| Stored items from a collection |

--- src/rtl/rvfpm_xif_rob.sv ---
// In-order result buffer for offloaded FPU instructions on CORE-V-XIF.
// Tracks each instruction by XIF id from issue to retirement, absorbs
// out-of-order completions, applies commit/kill, and returns results in
// issue order.
//   clk_sys, rst_b          : clock, asynchronous active-low reset
//   issue_*                 : allocate handshake (id, destination)
//   cpl_*                   : completion strobe from the FPU (no backpressure)
//   commit_*                : commit / kill strobe from the core
//   result_*                : registered in-order result port (valid/ready)
//   occupancy               : live entries (tail - head)
//   err_id                  : one-cycle pulse on an illegal id event
module rvfpm_xif_rob
   import rvfpm_xif_pkg::*;
#(
   parameter int X_ID_WIDTH = 4,
   parameter int DEPTH      = 8,
   parameter int DATA_WIDTH = 32
) (
   input  logic                    clk_sys,
   input  logic                    rst_b,
   input  logic                    issue_valid,
   output logic                    issue_ready,
   input  logic [X_ID_WIDTH-1:0]   issue_id,
   input  logic [DEST_W-1:0]       issue_dest,
   input  logic                    cpl_valid,
   input  logic [X_ID_WIDTH-1:0]   cpl_id,
   input  logic [DATA_WIDTH-1:0]   cpl_data,
   input  logic [FFLAGS_W-1:0]     cpl_fflags,
   input  logic                    commit_valid,
   input  logic [X_ID_WIDTH-1:0]   commit_id,
   input  logic                    commit_kill,
   output logic                    result_valid,
   input  logic                    result_ready,
   output logic [X_ID_WIDTH-1:0]   result_id,
   output logic [DEST_W-1:0]       result_dest,
   output logic [DATA_WIDTH-1:0]   result_data,
   output logic [FFLAGS_W-1:0]     result_fflags,
   output logic [$clog2(DEPTH):0]  occupancy,
   output logic                    err_id
);

   localparam int IDX_W = $clog2(DEPTH);
   localparam int PTR_W = IDX_W + 1;

   typedef struct packed {
      logic                  valid;
      logic [X_ID_WIDTH-1:0] id;
      dest_e                 dest;
      logic                  done;
      logic                  committed;
      logic                  killed;
      logic [DATA_WIDTH-1:0] data;
      logic [FFLAGS_W-1:0]   fflags;
   } rob_entry_t;

   rob_entry_t rob_q [DEPTH];
   rob_entry_t rob_d [DEPTH];

   logic [PTR_W-1:0]      head_q, head_d;
   logic [PTR_W-1:0]      tail_q, tail_d;
   logic                  result_valid_q, result_valid_d;
   logic [X_ID_WIDTH-1:0] result_id_q, result_id_d;
   dest_e                 result_dest_q, result_dest_d;
   logic [DATA_WIDTH-1:0] result_data_q, result_data_d;
   logic [FFLAGS_W-1:0]   result_fflags_q, result_fflags_d;
   logic                  err_id_q, err_id_d;

   logic [IDX_W-1:0]            head_idx, tail_idx, next_idx;
   logic [PTR_W-1:0]            occ;
   logic                        full;
   logic                        issue_fire, res_hs, silent_ret, retire, dup_hit;
   logic [DEPTH*X_ID_WIDTH-1:0] ids_flat;
   logic [DEPTH-1:0]            cpl_qual, commit_qual, cpl_match, commit_match;
   rob_entry_t                  next_e;

   assign head_idx    = head_q[IDX_W-1:0];
   assign tail_idx    = tail_q[IDX_W-1:0];
   assign occ         = tail_q - head_q;
   assign full        = (occ == PTR_W'(DEPTH));
   // Registered occupancy only: a retire in this cycle does not free a slot yet.
   assign issue_ready = !full && rst_b;

   always_comb begin
      ids_flat    = '0;
      cpl_qual    = '0;
      commit_qual = '0;
      dup_hit     = 1'b0;
      for (int i = 0; i < DEPTH; i++) begin
         ids_flat[i*X_ID_WIDTH +: X_ID_WIDTH] = rob_q[i].id;
         cpl_qual[i]    = rob_q[i].valid && !rob_q[i].done;
         commit_qual[i] = rob_q[i].valid && !rob_q[i].committed;
         if (rob_q[i].valid && (rob_q[i].id == issue_id)) begin
            dup_hit = 1'b1;
         end
      end
   end

   rvfpm_id_match #(
      .DEPTH      (DEPTH),
      .X_ID_WIDTH (X_ID_WIDTH)
   ) u_cpl_match (
      .id       (cpl_id),
      .ids_flat (ids_flat),
      .qual     (cpl_qual),
      .head_idx (head_idx),
      .match    (cpl_match)
   );

   rvfpm_id_match #(
      .DEPTH      (DEPTH),
      .X_ID_WIDTH (X_ID_WIDTH)
   ) u_commit_match (
      .id       (commit_id),
      .ids_flat (ids_flat),
      .qual     (commit_qual),
      .head_idx (head_idx),
      .match    (commit_match)
   );

   always_comb begin
      rob_d           = rob_q;
      head_d          = head_q;
      tail_d          = tail_q;
      result_valid_d  = result_valid_q;
      result_id_d     = result_id_q;
      result_dest_d   = result_dest_q;
      result_data_d   = result_data_q;
      result_fflags_d = result_fflags_q;
      err_id_d        = 1'b0;

      issue_fire = issue_valid && issue_ready;
      res_hs     = result_valid_q && result_ready;
      // A killed entry stays until its completion arrives, so the FPU's late
      // completion is absorbed instead of hitting a reused id or raising err_id.
      silent_ret = rob_q[head_idx].valid && rob_q[head_idx].done &&
                   (rob_q[head_idx].killed ||
                    (rob_q[head_idx].committed && !dest_has_result(rob_q[head_idx].dest)));
      retire     = silent_ret || res_hs;
      next_idx   = retire ? head_idx + IDX_W'(1) : head_idx;
      next_e     = rob_q[next_idx];

      if (issue_fire) begin
         rob_d[tail_idx]       = '0;
         rob_d[tail_idx].valid = 1'b1;
         rob_d[tail_idx].id    = issue_id;
         rob_d[tail_idx].dest  = dest_e'(issue_dest);
         tail_d                = tail_q + PTR_W'(1);
         if (dup_hit) begin
            err_id_d = 1'b1;
         end
      end

      if (cpl_valid) begin
         if (|cpl_match) begin
            for (int i = 0; i < DEPTH; i++) begin
               if (cpl_match[i]) begin
                  rob_d[i].done   = 1'b1;
                  rob_d[i].data   = cpl_data;
                  rob_d[i].fflags = cpl_fflags;
               end
            end
         end else begin
            err_id_d = 1'b1;
         end
      end

      if (commit_valid) begin
         if (|commit_match) begin
            for (int i = 0; i < DEPTH; i++) begin
               if (commit_match[i]) begin
                  rob_d[i].committed = 1'b1;
                  rob_d[i].killed    = commit_kill;
               end
            end
         end else begin
            err_id_d = 1'b1;
         end
      end

      if (retire) begin
         rob_d[head_idx].valid = 1'b0;
         head_d                = head_q + PTR_W'(1);
      end

      // Load the result register from the entry that will be at head after
      // this edge; it then holds until the handshake.
      if (!result_valid_q || res_hs) begin
         if (next_e.valid && next_e.done && next_e.committed && !next_e.killed &&
             dest_has_result(next_e.dest)) begin
            result_valid_d  = 1'b1;
            result_id_d     = next_e.id;
            result_dest_d   = next_e.dest;
            result_data_d   = next_e.data;
            result_fflags_d = next_e.fflags;
         end else begin
            result_valid_d  = 1'b0;
            result_id_d     = '0;
            result_dest_d   = DEST_NONE;
            result_data_d   = '0;
            result_fflags_d = '0;
         end
      end
   end

   always_ff @(posedge clk_sys or negedge rst_b) begin
      if (!rst_b) begin
         for (int i = 0; i < DEPTH; i++) begin
            rob_q[i] <= '0;
         end
         head_q          <= '0;
         tail_q          <= '0;
         result_valid_q  <= 1'b0;
         result_id_q     <= '0;
         result_dest_q   <= DEST_NONE;
         result_data_q   <= '0;
         result_fflags_q <= '0;
         err_id_q        <= 1'b0;
      end else begin
         rob_q           <= rob_d;
         head_q          <= head_d;
         tail_q          <= tail_d;
         result_valid_q  <= result_valid_d;
         result_id_q     <= result_id_d;
         result_dest_q   <= result_dest_d;
         result_data_q   <= result_data_d;
         result_fflags_q <= result_fflags_d;
         err_id_q        <= err_id_d;
      end
   end

   assign result_valid  = result_valid_q;
   assign result_id     = result_id_q;
   assign result_dest   = result_dest_q;
   assign result_data   = result_data_q;
   assign result_fflags = result_fflags_q;
   assign occupancy     = occ;
   assign err_id        = err_id_q;

endmodule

| Work instructions |
Whenever the string "full" shows up in a line of the entries, copy that line.

| Response to this exercise |
   logic                        full;
   assign full        = (occ == PTR_W'(DEPTH));
   assign issue_ready = !full && rst_b;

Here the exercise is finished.